[Stored items]
===== src/rtl/irq_source_cond_pkg.sv =====
// irq_source_cond_pkg: register addresses and limits shared by the interrupt source conditioner.
package irq_source_cond_pkg;
   localparam int NUM_SRC_MAX = 32;
   localparam logic [2:0] ADDR_MODE   = 3'd0;
   localparam logic [2:0] ADDR_POL    = 3'd1;
   localparam logic [2:0] ADDR_PEND   = 3'd2;
   localparam logic [2:0] ADDR_RAW    = 3'd3;
   localparam logic [2:0] ADDR_SWSET  = 3'd4;
   localparam logic [2:0] ADDR_ENABLE = 3'd5;
endpackage


===== src/rtl/irq_sync.sv =====
// irq_sync: single-bit multi-flop synchroniser into PCLK with async reset to 0.
module irq_sync #(
   parameter int STAGES = 2
) (
   input  logic PCLK,
   input  logic PRESETn,
   input  logic d_i,
   output logic q_o
);
   logic [STAGES-1:0] sync_q;
   always_ff @(posedge PCLK or negedge PRESETn)
      if (!PRESETn) sync_q <= '0;
      else          sync_q <= {sync_q[STAGES-2:0], d_i};
   assign q_o = sync_q[STAGES-1];
endmodule


===== src/rtl/irq_source_cond.sv =====
// irq_source_cond: APB-programmable per-source edge/level interrupt conditioner
// feeding the active-high irqSource inputs of the interrupt controller.
module irq_source_cond
   import irq_source_cond_pkg::*;
#(
   parameter int NUM_SRC     = 8,
   parameter int SYNC_STAGES = 2
) (
   input  logic               PCLK,
   input  logic               PRESETn,
   input  logic               PSEL,
   input  logic               PENABLE,
   input  logic               PWRITE,
   input  logic [4:2]         PADDR,
   input  logic [31:0]        PWDATA,
   output logic [31:0]        PRDATA,
   input  logic [NUM_SRC-1:0] irq_in,
   output logic [NUM_SRC-1:0] irq_out
);
   logic [NUM_SRC-1:0] sync, prev_q, evt, wd, set, clr, pend_view;
   logic [NUM_SRC-1:0] mode_q, mode_d, pol_q, pol_d, en_q, en_d, pend_q, pend_d;
   logic [31:0] prdata_q, prdata_d;
   logic wr, rd, unused_pwdata;

   for (genvar i = 0; i < NUM_SRC; i++) begin : g_sync
      irq_sync #(.STAGES(SYNC_STAGES)) u_sync (
         .PCLK   (PCLK),
         .PRESETn(PRESETn),
         .d_i    (irq_in[i]),
         .q_o    (sync[i])
      );
   end

   assign wr = PSEL & PWRITE & ~PENABLE;
   assign rd = PSEL & ~PWRITE & ~PENABLE;
   assign wd = PWDATA[NUM_SRC-1:0];
   assign unused_pwdata = ^PWDATA;
   // Edges come from raw sync/prev, so a POL change alone can never fire.
   assign evt = (pol_q & prev_q & ~sync) | (~pol_q & sync & ~prev_q);

   always_comb begin
      mode_d = (wr && PADDR == ADDR_MODE)   ? wd : mode_q;
      pol_d  = (wr && PADDR == ADDR_POL)    ? wd : pol_q;
      en_d   = (wr && PADDR == ADDR_ENABLE) ? wd : en_q;
      set    = evt | ((wr && PADDR == ADDR_SWSET) ? wd : '0);
      clr    = (wr && PADDR == ADDR_PEND) ? wd : '0;
      // Set beats clear; level sources and sources changing mode hold nothing latched.
      pend_d = mode_q & (set | (pend_q & ~clr)) & ~(mode_q ^ mode_d);
   end

   assign pend_view = (mode_q & pend_q) | (~mode_q & (sync ^ pol_q));
   assign irq_out   = en_q & pend_view;

   always_comb begin
      prdata_d = '0;
      if (rd)
         case (PADDR)
            ADDR_MODE:   prdata_d = 32'(mode_q);
            ADDR_POL:    prdata_d = 32'(pol_q);
            ADDR_PEND:   prdata_d = 32'(pend_view);
            ADDR_RAW:    prdata_d = 32'(sync);
            ADDR_ENABLE: prdata_d = 32'(en_q);
            default:     prdata_d = '0;
         endcase
   end

   always_ff @(posedge PCLK or negedge PRESETn)
      if (!PRESETn) begin
         mode_q   <= '0;
         pol_q    <= '0;
         en_q     <= '0;
         pend_q   <= '0;
         prev_q   <= '0;
         prdata_q <= '0;
      end else begin
         mode_q   <= mode_d;
         pol_q    <= pol_d;
         en_q     <= en_d;
         pend_q   <= pend_d;
         prev_q   <= sync;
         prdata_q <= prdata_d;
      end

   assign PRDATA = prdata_q;
endmodule


===== config.mk =====
export PLATFORM = sky130hd
export DESIGN_NAME = irq_source_cond
export DESIGN_NICKNAME = d
export VERILOG_FILES = /design/src/rtl/irq_source_cond_pkg.sv /design/src/rtl/irq_sync.sv /design/src/rtl/irq_source_cond.sv
export SDC_FILE = /design/constraint.sdc
export NUM_CORES = 1
export LEC_CHECK = 0
export BUFFER_PORTS_ARGS = -buffer_cell sky130_fd_sc_hd__buf_2
export CORE_AREA = 2 2 86 88
export DETAILED_ROUTE_END_ITERATION = 7
export DIE_AREA = 0 0 88 90
export PLACE_DENSITY_LB_ADDON = 0.25
export SLEW_MARGIN = 40
export SYNTH_ARGS = -nofsm -noshare
export SYNTH_HDL_FRONTEND = slang
export SYNTH_SLANG_ARGS = --single-unit

===== constraint.sdc =====
create_clock -name PCLK -period 1.3 [get_ports PCLK]
set_input_delay 0.325 -clock PCLK [delete_from_list [all_inputs] [get_ports PCLK]]
set_output_delay 0.325 -clock PCLK [all_outputs]
set_load 0.005 [all_outputs]

==> summary by stage, run 1 <==
Outcome
The run finished, with violations left. The checks that failed: negative setup slack.

Worst setup path
The cell type group with the largest total delay on the critical path is flip-flops. The origin of the critical flop-to-flop path is g_sync[7].u_sync.sync_q[1]. STA puts the critical path data required time at 980 ps. The worst setup path is of the register to output pin kind. The largest individual stage delay along the critical path comes from the cell sky130_fd_sc_hd__dfrtp_1. The biggest fanout along the worst timing path is 2.

The critical path capture point is irq_out[7]. The launching element type of the critical path is a register. The timing startpoint of the critical path is g_sync[7].u_sync.sync_q[1]. In this run the critical register-to-register path is captured at PRDATA[7]. The critical path runs through a total of 5 cells.

Across all register-to-register paths, the minimum setup slack is -10 ps. The nature of the critical path endpoint is an output pin. The worst reg-to-reg path cell count is 6. The combined buffer and inverter count along the critical path is 1. Data arrives at the worst endpoint at 1390 ps. The critical path goes through ha_4 -> nor2_4 -> a21oi_2 -> nor2b_1 -> buf_2. On the worst path, the slowest cell contributes a delay of 410 ps.

Synthesis
The gate count after technology mapping is 294. Sequential cells were found to cover 50.00% of the synthesized design area. The main flop type after synthesis is sky130_fd_sc_hd__dfrtp_1. In this run the mean area of a mapped cell was 10.89 um^2. The cell type contributing the most total cell area after synthesis is sky130_fd_sc_hd__dfrtp_1.

After synthesis, the cell types taking the most area are sky130_fd_sc_hd__dfrtp_1 (50%), sky130_fd_sc_hd__mux2_2 (7.7%), sky130_fd_sc_hd__buf_4 (6.1%). The dominant cell by count in the synthesized netlist is sky130_fd_sc_hd__dfrtp_1. During synthesis, Yosys emitted a total of 0 warnings.

Counting flops with an async set or reset pin after synthesis yields a share of 100.0%. The area share of the largest cell type after synthesis is 50.00%. The flip-flop and latch count after synthesis is 64. The post-synth design cell area is 3203 um^2. The count of flip-flops with a built-in enable after synthesis is 0. The number of unique standard cell types used by synthesis is 33. The commonest cells after synthesis are sky130_fd_sc_hd__dfrtp_1 (64), sky130_fd_sc_hd__buf_4 (26), sky130_fd_sc_hd__mux2_2 (22).

Flow run
The tool flagged a number of max-cap violations equal to 0.

Timing
The post-route clock skew is 10.44 ps. Setup repair after global routing could not meet its margin everywhere. Static timing analysis puts the maximum clock frequency at 584.2 MHz. In the finished design, the share of the clock period the worst path needs comes to 131.7%. The worst-case setup margin in the final layout is -411.7 ps. Counting I/O delays and the setup requirement, the final critical path takes 1712 ps. Setup violations remaining at the end of the flow were counted as 9. The tightest hold margin is 81.37 ps. The number of max-slew violations in the final report was 0. The number of endpoints with negative hold slack in the final report is 0.

GRT
The all-layer global routing usage is 18.83%. The number of global-route vias before repair is 2,306. The first-pass GRT wire length is 11,340 um. Entering global routing, the biggest net connects 65 pins.

The total overflow reported by the global router is 0. The initial antenna violation count is 0.

Drt
The total via count after detailed routing is 2,505. The number of detailed-routing iterations run before antenna repair is 5. For this block, wires on met1 add up to 3176 um. The routed wire length per instance is 14.55 um. For this run, design rule violations remaining after detail routing come to 0. The via-per-instance ratio is 5.154. The residual antenna-violating net count after detailed routing is 0.

Summed over all nets, wire length on met2 after detailed routing comes to 3323 um. After detailed routing, no signal wire sits above met4. Wire segments on met3 add up to 469 um in the final route. Wires add up to 7072 um.

The first routing iteration left 84 violations.

Clock network
The CTS buffer count is 9. The CTS sink count is 64. The tree is rooted in a sky130_fd_sc_hd__clkbuf_8. The clock passes through at most 2 buffers. The CTS clock-pin slew for the worst setup and hold paths is 70 ps. The worst-skew pair later-pin latency is 340 ps. The clock tree synthesis step divided the H-tree into 3 levels. The CTS tree is done.

Die
After floorplanning, the core was divided into 31 placement rows. In this run the count of I/O pins placed on the die edge is 88. The floorplan core area is 7020 um^2. The die covers 7920 um^2.

In this run the vertical extent of the chip is 90 um. The die is 88 um wide. The effective utilization at floorplan is 45.62%.

Placed design
The quantity of I/O buffers inserted on ports is 39. The placed wire-length estimate after detailed placement is 4742 um. Routability-driven placement finished with a final weighted congestion of 0.8326. At the placement stage, the worst setup path has a slack of -191.3 ps.

Pwr
The design draws 5296 uW. The static power due to leakage is 0.001941 uW. The power per unit of standard cell area is 1279 nW/um^2. The peak ir drop on the vdd network is 0.0006687 V.

Finish
The layout net count is 438. From synthesis to final layout, the design area changed by 29.30%. The antenna diode count is 0. Cells with a size suffix above 1 make up 42.64% of the layout.

Min path
The worst hold path belongs to the class primary input to register.
[state kept, by name, summed over array words and instances, names as in the netlist]
name / flops
PRDATA: 8
prev_q: 8
en_q: 8
pend_q: 8
g_sync.u_sync.sync_q: 16
pol_q: 8
mode_q: 8
[placed cells by master (no fill, tap or decap), types with 3 or more instances in the layout]
cell | Yosys | final
sky130_fd_sc_hd__a32oi_1 | 8 | 8
sky130_fd_sc_hd__nand3b_1 | 12 | 12
sky130_fd_sc_hd__buf_4 | 26 | 46
sky130_fd_sc_hd__nand2b_1 | 3 | 3
sky130_fd_sc_hd__conb_1 | 1 | 24
sky130_fd_sc_hd__clkbuf_8 | 0 | 11
sky130_fd_sc_hd__mux2_2 | 22 | 22
sky130_fd_sc_hd__nand2_1 | 18 | 18
sky130_fd_sc_hd__buf_2 | 4 | 38
sky130_fd_sc_hd__o21ai_0 | 21 | 13
sky130_fd_sc_hd__nor2_1 | 14 | 13
sky130_fd_sc_hd__nor3b_1 | 8 | 7
sky130_fd_sc_hd__o21ai_2 | 0 | 7
sky130_fd_sc_hd__and2_1 | 6 | 5
sky130_fd_sc_hd__a21oi_1 | 10 | 8
sky130_fd_sc_hd__inv_2 | 0 | 7
sky130_fd_sc_hd__nand3_1 | 10 | 10
sky130_fd_sc_hd__ha_4 | 0 | 7
sky130_fd_sc_hd__inv_1 | 18 | 11
sky130_fd_sc_hd__a221oi_2 | 0 | 8
sky130_fd_sc_hd__dfrtp_1 | 64 | 64
sky130_fd_sc_hd__o211ai_1 | 6 | 6
sky130_fd_sc_hd__nor2b_1 | 10 | 10
[where the power goes]
part	switching, uW	internal, uW	leakage (uW)
clock	740	986	0.000103
combinational	511	656	0.00103
sequential	197	2210	0.000807
[metrics by stage]
step / util, % / TNS [ps] / cells / cell area [um^2]
2_1_floorplan: - / -130.5 / 317 / 3339
3_3_place_gp: 53.18 / -5433 / 462 / 3734
3_5_place_dp: 53.18 / -5957 / 462 / 3734
4_1_cts: 57.44 / -3464 / 483 / 4033
5_1_grt: 58.99 / -3754 / 486 / 4141
6_report: 58.99 / -3100 / 486 / 4141
[final cells by class]
| type | count | area (um^2) |
|---|---|---|
| repair buffers | 88 | 588.1 |
| well taps | 99 | 123.9 |
| clock inverters | 3 | 40.04 |
| multi-input cells | 201 | 1562 |
| flip-flops and latches | 64 | 1602 |
| inverters | 18 | 67.56 |
| fillers | 574 | 2879 |
| clock buffers | 13 | 158.9 |
[what timing repair did]
action / CTS / global route
endpoints found under the hold margin: 30 / 0
buffers inserted: 4 / 4
resized for setup: 19 / 19
cloned: 0 / 0
pin swaps: 20 / 17
endpoints found under the setup margin: 9 / 13
hold buffers: 1 / 0
[layer usage]
metal / vias to the layer above / track usage [%]
li1: 1165 / -
met1: 1229 / 26.91
met2: 99 / 27.97
met3: 12 / 4.408
met4: 0 / 6.538
met5: - / 0
[worst min path at each step]
stage	from	endpoint	slack, ps	depth (start not counted)
2_1_floorplan	PRESETn	PRDATA[0]	30	0
6_report	irq_in[1]	g_sync[1].u_sync.sync_q[0]	80	1
5_1_grt	irq_in[2]	g_sync[2].u_sync.sync_q[0]	70	1
3_3_place_gp	g_sync[4].u_sync.sync_q[0]	g_sync[4].u_sync.sync_q[1]	330	0
4_1_cts	irq_in[1]	g_sync[1].u_sync.sync_q[0]	70	1
3_5_place_dp	g_sync[2].u_sync.sync_q[0]	g_sync[2].u_sync.sync_q[1]	330	0
[cells by family after synthesis]
| group | count (synthesis) | share of synthesized area [%] |
|---|---|---|
| other cells | 1 | 0.1171 |
| fa+ha+maj | 8 | 3.125 |
| compound gates | 57 | 11.56 |
| simple gates | 88 | 16.76 |
| mux | 24 | 8.672 |
| flops | 64 | 50.00 |
| buf+inv | 52 | 9.766 |
Power figures use the tool's default switching activity.
==> run 2: changes to the inputs <==
--- a/config.mk
+++ b/config.mk
@@ -6,10 +6,11 @@
 export NUM_CORES = 1
 export LEC_CHECK = 0
 export BUFFER_PORTS_ARGS = -buffer_cell sky130_fd_sc_hd__buf_2
-export CORE_AREA = 2 2 86 88
+export CORE_AREA = 2 2 107 109
 export DETAILED_ROUTE_END_ITERATION = 7
-export DIE_AREA = 0 0 88 90
+export DIE_AREA = 0 0 109 111
 export PLACE_DENSITY_LB_ADDON = 0.25
+export SETUP_SLACK_MARGIN = 0.2
 export SLEW_MARGIN = 40
 export SYNTH_ARGS = -nofsm -noshare
 export SYNTH_HDL_FRONTEND = slang
==> run 2 against run 1 <==
Compared with the run above: the flow finishes with violations (negative hold slack, negative setup slack); power increased by 20%; routed wire length increased by 14%; non-clock buffer count increased by 13; setup slack got worse by 12 ps; critical path depth unchanged; combinational power increased by 28%; utilization decreased by 17 points; count of clock-buffer cells in the layout unchanged; worst hold slack got worse by 83 ps; critical endpoint unchanged.
==> summary by stage, run 2 (synthesis results as in run 1) <==
GRT
The fraction of met3 tracks used by global routing is 4.703% (+0.30 points). The met2 capacity usage during global routing was 21.37% (-6.6 points). The met1 usage was 18.27% (-8.6 points). The total overflow reported by the global router was 0 (unchanged). The first-pass GRT wire length is 12,650 um (+12%). met2 is the most crowded layer. The initial antenna violation count is 0 (unchanged). The number of global-route vias before repair is 2,484 (+7.7%). The all-layer global routing usage is 14.01% (-4.8 points). The maximum number of pins on one net before global-route repair is 65 (unchanged).

Clock network
The root buffer cell chosen for the clock tree is sky130_fd_sc_hd__clkbuf_16. The CTS clock-pin slew for the worst setup and hold paths is 50 ps (-20 ps). The maximum level of the CTS H-tree is 3 (unchanged).

The CTS sink count is 64 (unchanged). The worst-skew pair later-pin latency came to 330 ps (about the same). The number of hold-repair buffers added at the cts stage is 0 (-1). TritonCTS built the clock tree. The CTS buffer count is 9 (unchanged).

The maximum count of clock buffers along a single path is 2 (unchanged).

Die
The height of the chip came to 111 um (+23%). The total I/O pin count is 88 (unchanged). The effective utilization at floorplan is 28.92% (-17 points). The die footprint was 12,100 um^2 (+53%).

The floorplan core area is 11,080 um^2 (+58%). The die width is 109 um (+24%). The number of rows in the core area is 39 (+26%).

Timing
The tightest hold margin came to -1.819 ps (-83.19 ps). The maximum operating frequency was 580.3 MHz (-0.67%). The minimum clock period after layout is 1723 ps (+11.58 ps). The share of the cycle needed by the critical path after routing is 132.6% (+0.89 points).

The worst-case setup margin in the final layout came to -423.3 ps (-11.58 ps). The post-route clock skew came to 3.049 ps (-7.389 ps). Setup repair after global routing could not meet its margin everywhere. The number of setup violations in the final report is 9 (unchanged).

The number of max-slew violations in the final report was 0 (unchanged). The number of endpoints with negative hold slack in the final report is 1 (+1).

Worst setup path
The data required time of the worst path is 980 ps (about the same). The origin of the critical flop-to-flop path is g_sync[7].u_sync.sync_q[1]. Tracing the worst setup path back leads to its startpoint at g_sync[7].u_sync.sync_q[1].

The launching element type of the critical path is a register. STA classifies the critical path endpoint as an output pin. The cell with the largest stage delay on the worst path is sky130_fd_sc_hd__dfrtp_1. The data arrival time at the worst-slack endpoint is 1400 ps (about the same). The signal on the critical path passes through ha_4 -> nor2_4 -> a21oi_2 -> nor2b_1 -> buf_2. The cell type group with the largest total delay on the critical path is flip-flops. The capture instance of the worst register-to-register path is PRDATA[7].

The delay of the slowest cell on the worst path is 410 ps (about the same). The combined buffer and inverter count along the critical path is 1 (unchanged). The biggest fanout along the worst timing path came to 2 (unchanged). The register-to-register setup slack is -200 ps (-190 ps). The worst reg-to-reg path cell count is 8 (+2).

The type of the setup path with the least slack is register to output pin.

Outcome
The checks that failed: negative hold slack, negative setup slack. The flow ran to the end, but the final reports show violations.

Min path
The worst hold path belongs to the class primary input to asynchronous set/reset pin.

Drt
The number of DRC violations after detailed-routing iteration 0 is 69 (-18%). The total DRC errors in the routed layout was 0 (unchanged). The number of detailed-routing iterations run before antenna repair is 4 (-1). The routed wire length per instance is 14.81 um (+1.8%).

The routed wire length is 8059 um (+14%). The total via count after detailed routing is 2,486 (-0.76%). The via-per-instance ratio is 4.570 (-11%). The residual antenna-violating net count after detailed routing is 0 (unchanged).

Placed design
The final RePlAce weighted congestion is 0.7871 (-5.5%). The post-place setup slack came to -197.4 ps (-6.179 ps). The placed wire-length estimate after detailed placement is 5308 um (+12%). The quantity of I/O buffers inserted on ports is 39 (unchanged).

Flow run
The reported max-cap violation count is 0 (unchanged).

Pwr
The overall power of the completed layout is 6334 uW (+20%). The static power due to leakage is 0.002152 uW (+11%). The peak ir drop on the vdd network is 0.0005406 V (-19%). The power per unit of standard cell area is 1348 nW/um^2 (+5.4%).

Finish
The layout net count came to 452 (+3.2%). The antenna diode count is 0 (unchanged). The number of flip-flops in the largest register is 16 (unchanged). The ratio of cells with drive above 1 in the final layout is 51.87% (+9.2 points). The leading cell type in the layout, fill and taps excluded is sky130_fd_sc_hd__dfrtp_1. Compared with the post-synthesis result, the final layout area differs by 46.68%. Leaving out fill and tap cells, the most frequent cells in the layout are sky130_fd_sc_hd__dfrtp_1 (64), sky130_fd_sc_hd__buf_4 (37), sky130_fd_sc_hd__buf_2 (35). The largest register by flop count is g_sync.u_sync.sync_q.
run 2: cell count changes in the layout (fill, tap and decap cells not counted), sizes merged:
cell / before / now
buf: 87 / 101
nand2: 20 / 21
dlygate4sd3: 1 / 0
run 2: area by class of cell:
cell class / count / area, um^2
tap: 143 / 178.9
clock buffer: 13 / 260.3
clock inverter: 3 / 40.04
sequential: 64 / 1602
multi-input combinational: 202 / 1758
fill: 1036 / 6379
timing repair buffer: 101 / 792.0
inverter: 18 / 67.56
run 2: repair_timing:
action	4_1_cts	5_1_grt
buffers inserted	9	8
setup endpoints to repair	36	54
gates cloned	0	1
pin swaps	16	22
gates resized for setup	40	57
run 2: how the worst max path moves through the flow:
stage	end	depth (start not counted)
after floorplan	pend_q[0]	6
after global placement	en_q[0]	6
after detailed placement	en_q[0]	6
after CTS	irq_out[6]	5
after global routing	irq_out[7]	5
final	irq_out[7]	5
run 2: routing by layer:
metal / routed length [um] / vias up
li1: - / 1200
met1: 3581 / 1198
met2: 3895 / 74
met3: 425 / 14
met4: 157 / 0
met5: 0 / -
run 2: through the flow:
step	utilization (%)	instance area [um^2]	setup TNS, ps	instances
4_1_cts	39.68	4395	-3617	535
3_3_place_gp	35.07	3885	-5889	510
5_1_grt	42.42	4698	-3943	544
6_report	42.42	4698	-3284	544
3_5_place_dp	35.07	3885	-5766	510
2_1_floorplan	-	3428	-31.90	317
run 2: report_power, final:
group | switching [uW] | internal [uW]
Sequential | 207 | 2210
Clock | 840 | 1580
Combinational | 601 | 895
==> run 3: changes to the inputs <==
==> constraint.sdc (replaced) <==
create_clock -name PCLK -period 1.3 [get_ports PCLK]
set_input_delay 0.065 -clock PCLK [delete_from_list [all_inputs] [get_ports PCLK]]
set_output_delay 0.065 -clock PCLK [all_outputs]
set_load 0.005 [all_outputs]
==> run 3 against run 2 <==
Compared with the run above: largest power group is now clock; final area fell by 5.7%; critical endpoint is now irq_out[3]; critical path type unchanged; setup slack gained 280 ps; register-to-register slack better by 220 ps; clock power is essentially flat; sequential share of layout area is 2.1 points higher; power down 4.8%; the flow finishes with violations (negative setup slack).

> What to produce
Determine how many lines of the entries contain the string "that", and reply with nothing but the number.

> Solution for this exercise
2